Query took 313.14 seconds


In [112]:
#flag redemption transactions 
df['redemption_flag'] = np.where(df['name'].str.lower() == offer_name,1,0)
# need to match onto items if possible here
df_all['redemption_flag'] = np.where(df_all['name'].str.lower() == offer_name,1,0)

#flag the offer period and pre-period
df_all['date'] = df_all.adjusted_transaction_date.dt.date
df['date'] = df.transaction_date.dt.date

start = df_all[df_all['redemption_flag']==1].adjusted_transaction_date.min()
end = df_all[df_all['redemption_flag']==1].adjusted_transaction_date.max()
print(f'start date is {start}')
print(f'end date is {end}')

df_all['offer_period'] = np.where(((df_all['date']>= start) & (df_all['date']<= end)),1,0)
df_all['pre_offer_period'] = np.where((df_all['date']<= start),1,0)

df['offer_period'] = np.where(((df['date']>= start) & (df['date']<= end)),1,0)
df['pre_offer_period'] = np.where((df['date']<= start),1,0)

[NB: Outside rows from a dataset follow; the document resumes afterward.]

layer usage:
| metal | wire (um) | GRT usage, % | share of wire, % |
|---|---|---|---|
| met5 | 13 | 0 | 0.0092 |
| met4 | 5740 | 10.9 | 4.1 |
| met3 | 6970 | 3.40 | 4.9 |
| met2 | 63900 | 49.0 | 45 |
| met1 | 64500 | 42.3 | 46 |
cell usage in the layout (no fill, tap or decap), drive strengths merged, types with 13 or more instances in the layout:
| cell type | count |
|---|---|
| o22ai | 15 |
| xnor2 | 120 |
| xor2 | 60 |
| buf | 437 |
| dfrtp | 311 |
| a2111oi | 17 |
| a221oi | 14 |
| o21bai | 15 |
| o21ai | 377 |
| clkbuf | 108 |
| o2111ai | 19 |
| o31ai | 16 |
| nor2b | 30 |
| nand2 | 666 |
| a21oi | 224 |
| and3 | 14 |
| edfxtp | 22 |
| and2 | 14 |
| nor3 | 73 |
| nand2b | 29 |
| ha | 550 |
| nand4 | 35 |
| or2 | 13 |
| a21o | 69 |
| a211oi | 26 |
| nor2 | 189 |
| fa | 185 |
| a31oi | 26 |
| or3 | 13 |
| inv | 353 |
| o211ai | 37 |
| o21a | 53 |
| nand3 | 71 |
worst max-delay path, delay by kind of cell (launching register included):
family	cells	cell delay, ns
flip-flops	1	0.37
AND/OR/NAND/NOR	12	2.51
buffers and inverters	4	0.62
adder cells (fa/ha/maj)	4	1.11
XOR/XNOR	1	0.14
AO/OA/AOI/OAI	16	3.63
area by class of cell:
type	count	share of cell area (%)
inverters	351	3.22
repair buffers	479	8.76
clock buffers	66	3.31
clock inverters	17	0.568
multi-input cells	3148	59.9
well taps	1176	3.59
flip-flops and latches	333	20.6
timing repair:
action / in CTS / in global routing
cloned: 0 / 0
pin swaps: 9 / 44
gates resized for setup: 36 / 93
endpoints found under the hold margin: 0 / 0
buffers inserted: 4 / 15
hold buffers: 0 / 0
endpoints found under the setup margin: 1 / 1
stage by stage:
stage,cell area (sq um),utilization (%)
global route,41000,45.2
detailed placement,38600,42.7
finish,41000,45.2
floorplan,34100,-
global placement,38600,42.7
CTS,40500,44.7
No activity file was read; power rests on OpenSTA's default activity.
$ cat config.mk
export PLATFORM = sky130hd
export DESIGN_NAME = tvda_ctrl
export DESIGN_NICKNAME = d
export VERILOG_FILES = /design/src/design/tvda_pkg.sv /design/src/design/tvda_ctrl.sv
export SDC_FILE = /design/constraint.sdc
export NUM_CORES = 1
export LEC_CHECK = 0
export BUFFER_PORTS_ARGS = -buffer_cell sky130_fd_sc_hd__clkbuf_2
export CAP_MARGIN = 25
export CORE_AREA = 2 2 39 41
export CTS_BUF_LIST = sky130_fd_sc_hd__clkbuf_4
export DETAILED_ROUTE_END_ITERATION = 8
export DIE_AREA = 0 0 41 43
export PLACE_DENSITY = 0.69
export SYNTH_ARGS = -nofsm -noshare
export SYNTH_HDL_FRONTEND = slang
export SYNTH_SLANG_ARGS = --single-unit
$ cat constraint.sdc
create_clock -name i_clk -period 1.3 [get_ports i_clk]
set_clock_uncertainty 0.15 [all_clocks]
set_input_delay 0.065 -clock i_clk [delete_from_list [all_inputs] [get_ports i_clk]]
set_output_delay 0.065 -clock i_clk [all_outputs]
set_load 0.05 [all_outputs]
$ cat src/design/tvda_pkg.sv
`timescale 1ns / 1ps
// shared types and constants of the terrain vertex dependency activate unit
// command codes, port widths and the controller/datapath command and status structs
package tvda_pkg;

    // fixed widths of the channel fields
    localparam int CMD_W   = 2;
    localparam int COORD_W = 9;
    localparam int COUNT_W = 17;

    // command codes carried by the cmd field (query and the spare code change nothing)
    localparam logic [CMD_W-1:0] CMD_CLEAR    = 2'd0;
    localparam logic [CMD_W-1:0] CMD_ACTIVATE = 2'd1;

    // controller to datapath
    typedef struct packed {
        logic take_in;     // latch the input word, reset count and stack
        logic rd_row;      // read the bitmap row of the target point
        logic save_prior;  // keep the target bit as the prior state
        logic wr_mark;     // set the target bit, push the target, count it
        logic clr_start;   // restart the row sweep counter
        logic clr_step;    // zero one bitmap row
        logic pop_rd;      // pop the stack top
        logic calc_nb;     // work out the two dependencies of the popped point
        logic load_n1;     // first dependency becomes the target
        logic load_n2;     // second dependency becomes the target
        logic out_load;    // load the result word
    } t_ctl;

    // datapath to controller
    typedef struct packed {
        logic [CMD_W-1:0] cmd;  // latched command
        logic hit;              // target in grid and already active
        logic tgt_ok;           // target lies in the grid
        logic full;             // stack holds its full depth
        logic empty;            // stack holds nothing
        logic clr_last;         // sweep is on the last row
        logic out_free;         // result register can take a word now
    } t_sts;

endpackage

$ cat src/design/tvda_ctrl.sv
`timescale 1ns / 1ps
// sequencer of the terrain vertex dependency activate unit
// uses tvda_pkg for the command/status structs and command codes
module tvda_ctrl (
    input  logic          i_clk,
    input  logic          i_rst_n,
    input  logic          i_valid,
    input  tvda_pkg::t_sts i_sts,
    output tvda_pkg::t_ctl o_ctl,
    output logic          o_busy
);
    import tvda_pkg::*;

    localparam logic [2:0] S_CLR  = 3'd0;
    localparam logic [2:0] S_IDLE = 3'd1;
    localparam logic [2:0] S_RD   = 3'd2;
    localparam logic [2:0] S_CHK  = 3'd3;
    localparam logic [2:0] S_POP  = 3'd4;
    localparam logic [2:0] S_POPW = 3'd5;
    localparam logic [2:0] S_NB   = 3'd6;
    localparam logic [2:0] S_DONE = 3'd7;

    // which point the read/check pair is visiting
    localparam logic [1:0] PH_HEAD = 2'd0;
    localparam logic [1:0] PH_N1   = 2'd1;
    localparam logic [1:0] PH_N2   = 2'd2;

    logic [2:0] r_state, n_state;
    logic [1:0] r_phase, n_phase;
    logic       r_boot, n_boot;
    logic       w_new;

    // a fresh dependency is marked only if it fits on the stack
    assign w_new  = i_sts.tgt_ok && !i_sts.hit && !i_sts.full;
    assign o_busy = (r_state != S_IDLE);

    // next state and commands
    always_comb begin
        n_state = r_state;
        n_phase = r_phase;
        n_boot  = r_boot;
        o_ctl   = '0;
        unique case (r_state)
            S_CLR: begin
                o_ctl.clr_step = 1'b1;
                if (i_sts.clr_last) begin
                    n_boot  = 1'b0;
                    n_state = r_boot ? S_IDLE : S_DONE;
                end
            end
            S_IDLE: begin
                if (i_valid) begin
                    o_ctl.take_in = 1'b1;
                    n_phase       = PH_HEAD;
                    n_state       = S_RD;
                end
            end
            S_RD: begin
                o_ctl.rd_row = 1'b1;
                n_state      = S_CHK;
            end
            S_CHK: begin
                case (r_phase)
                    PH_HEAD: begin
                        o_ctl.save_prior = 1'b1;
                        if (i_sts.cmd == CMD_CLEAR) begin
                            o_ctl.clr_start = 1'b1;
                            n_state         = S_CLR;
                        end else if (i_sts.cmd == CMD_ACTIVATE && w_new) begin
                            o_ctl.wr_mark = 1'b1;
                            n_state       = S_POP;
                        end else begin
                            n_state = S_DONE;
                        end
                    end
                    PH_N1: begin
                        o_ctl.wr_mark = w_new;
                        o_ctl.load_n2 = 1'b1;
                        n_phase       = PH_N2;
                        n_state       = S_RD;
                    end
                    default: begin
                        o_ctl.wr_mark = w_new;
                        n_state       = S_POP;
                    end
                endcase
            end
            S_POP: begin
                if (i_sts.empty) begin
                    n_state = S_DONE;
                end else begin
                    o_ctl.pop_rd = 1'b1;
                    n_state      = S_POPW;
                end
            end
            S_POPW: begin
                o_ctl.calc_nb = 1'b1;
                n_state       = S_NB;
            end
            S_NB: begin
                o_ctl.load_n1 = 1'b1;
                n_phase       = PH_N1;
                n_state       = S_RD;
            end
            S_DONE: begin
                if (i_sts.out_free) begin
                    o_ctl.out_load = 1'b1;
                    n_state        = S_IDLE;
                end
            end
            default: begin
                n_state = S_IDLE;
            end
        endcase
    end

    // state registers, the sweep after reset runs first
    always_ff @(posedge i_clk) begin
        if (!i_rst_n) begin
            r_state <= S_CLR;
            r_phase <= PH_HEAD;
            r_boot  <= 1'b1;
        end else begin
            r_state <= n_state;
            r_phase <= n_phase;
            r_boot  <= n_boot;
        end
    end

endmodule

start date is 2019-11-27 07:04:06+00:00
end date is 2021-04-12 08:23:00+00:00


In [297]:
# customer scalers during offer period
# 1) Flux data
transactions_flux = df[df.offer_period == 1].nunique()['receipt_id']
redemptions_flux = df[(df.redemption_flag == 1) & (df.offer_period == 1)].nunique()['receipt_id']
redemption_receipts = df[(df.redemption_flag == 1) & (df.offer_period == 1)]['receipt_id'].unique()
non_redemptions_flux = df[(~df.receipt_id.isin(redemption_receipts)) & (df.offer_period == 1)].nunique()['receipt_id']
redeemers_flux = df[(df.redemption_flag == 1) & (df.offer_period == 1)].nunique()['customer_id']
redeemers = df[(df.redemption_flag == 1) & (df.offer_period == 1)]['customer_id'].unique()
non_redeemers_flux = df[(~df.customer_id.isin(redeemers)) & (df.offer_period == 1)].nunique()['customer_id']
customers_flux = df[df.offer_period == 1].nunique()['customer_id']
redeemers_receipts_flux = df[(df.offer_period == 1)&(df.customer_id.isin(redeemers))].nunique()['receipt_id']
non_redeemers_receipts_flux = df[(df.offer_period == 1)&(~df.customer_id.isin(redeemers))].nunique()['receipt_id']
# 2) Retailer data
transactions_retailer = df_all[df_all.offer_period == 1].nunique()['txn_id']
redemptions_retailer = df_all[(df_all.redemption_flag == 1) & (df_all.offer_period == 1)].nunique()['txn_id']
redemption_txns = df_all[(df_all.redemption_flag == 1) & (df_all.offer_period == 1)]['txn_id'].unique()
non_redemptions_retailer = df_all[(~df_all.txn_id.isin(redemption_txns)) & (df_all.offer_period == 1)].nunique()['txn_id']
# 3) Scalers
redemptions_scaler = redemptions_retailer/redemptions_flux
non_redemptions_scaler = non_redemptions_retailer/non_redemptions_flux
# 4) Retailer customer estimates
# multiplying by transactions scaler the same as estimating atf and diving transactions by that
est_redeemers_retailer = np.floor(redeemers_flux*redemptions_scaler)
est_non_redeemers_retailer = np.floor(non_redeemers_flux*non_redemptions_scaler)
est_customers = est_redeemers_retailer+est_non_redeemers_retailer #should be more accurate than having a scaler across all transactions
# 5) transaction value scalers - redeemer and non-redeemer group treated the same here - can't identify all redemeer transactions (includes non redemption redeemer transactions) for retailer
ATV_flux = df[df.offer_period == 1][['receipt_id','total_amount']].drop_duplicates()['total_amount'].agg({'mean','median'})
ATV_retailer = df_all[df_all.offer_period == 1][['txn_id','amount']].drop_duplicates()['amount'].agg({'mean','median'})
ATV_scalers = ATV_retailer/ATV_flux
mean_atv_scaler = ATV_scalers['mean']
median_atv_scaler = ATV_scalers['median']

In [298]:
print('Note:')
print('ATF is assumed to be the same across retailer as seen in flux per redemption groups')
print('This means the scaler for transactions is the same as for customers')
print('\n')
print('During the offer period:')
print(f'ATF redeemers is {redeemers_receipts_flux/redeemers_flux:.2f}')
print(f'ATF non-redeemers is {non_redeemers_receipts_flux/non_redeemers_flux:.2f}')
print(f'Redeemers and redemptions scaler is {redemptions_scaler:.2f}')
print(f'Non-redemptions and non-redeemers scaler is {non_redemptions_scaler:.2f}')
print(f'ATV scaler for mean values is {mean_atv_scaler:.4f}')
print(f'ATV scaler for median values is {median_atv_scaler:.4f}')
print(f'Total redemptions during offer period is {redemptions_retailer}')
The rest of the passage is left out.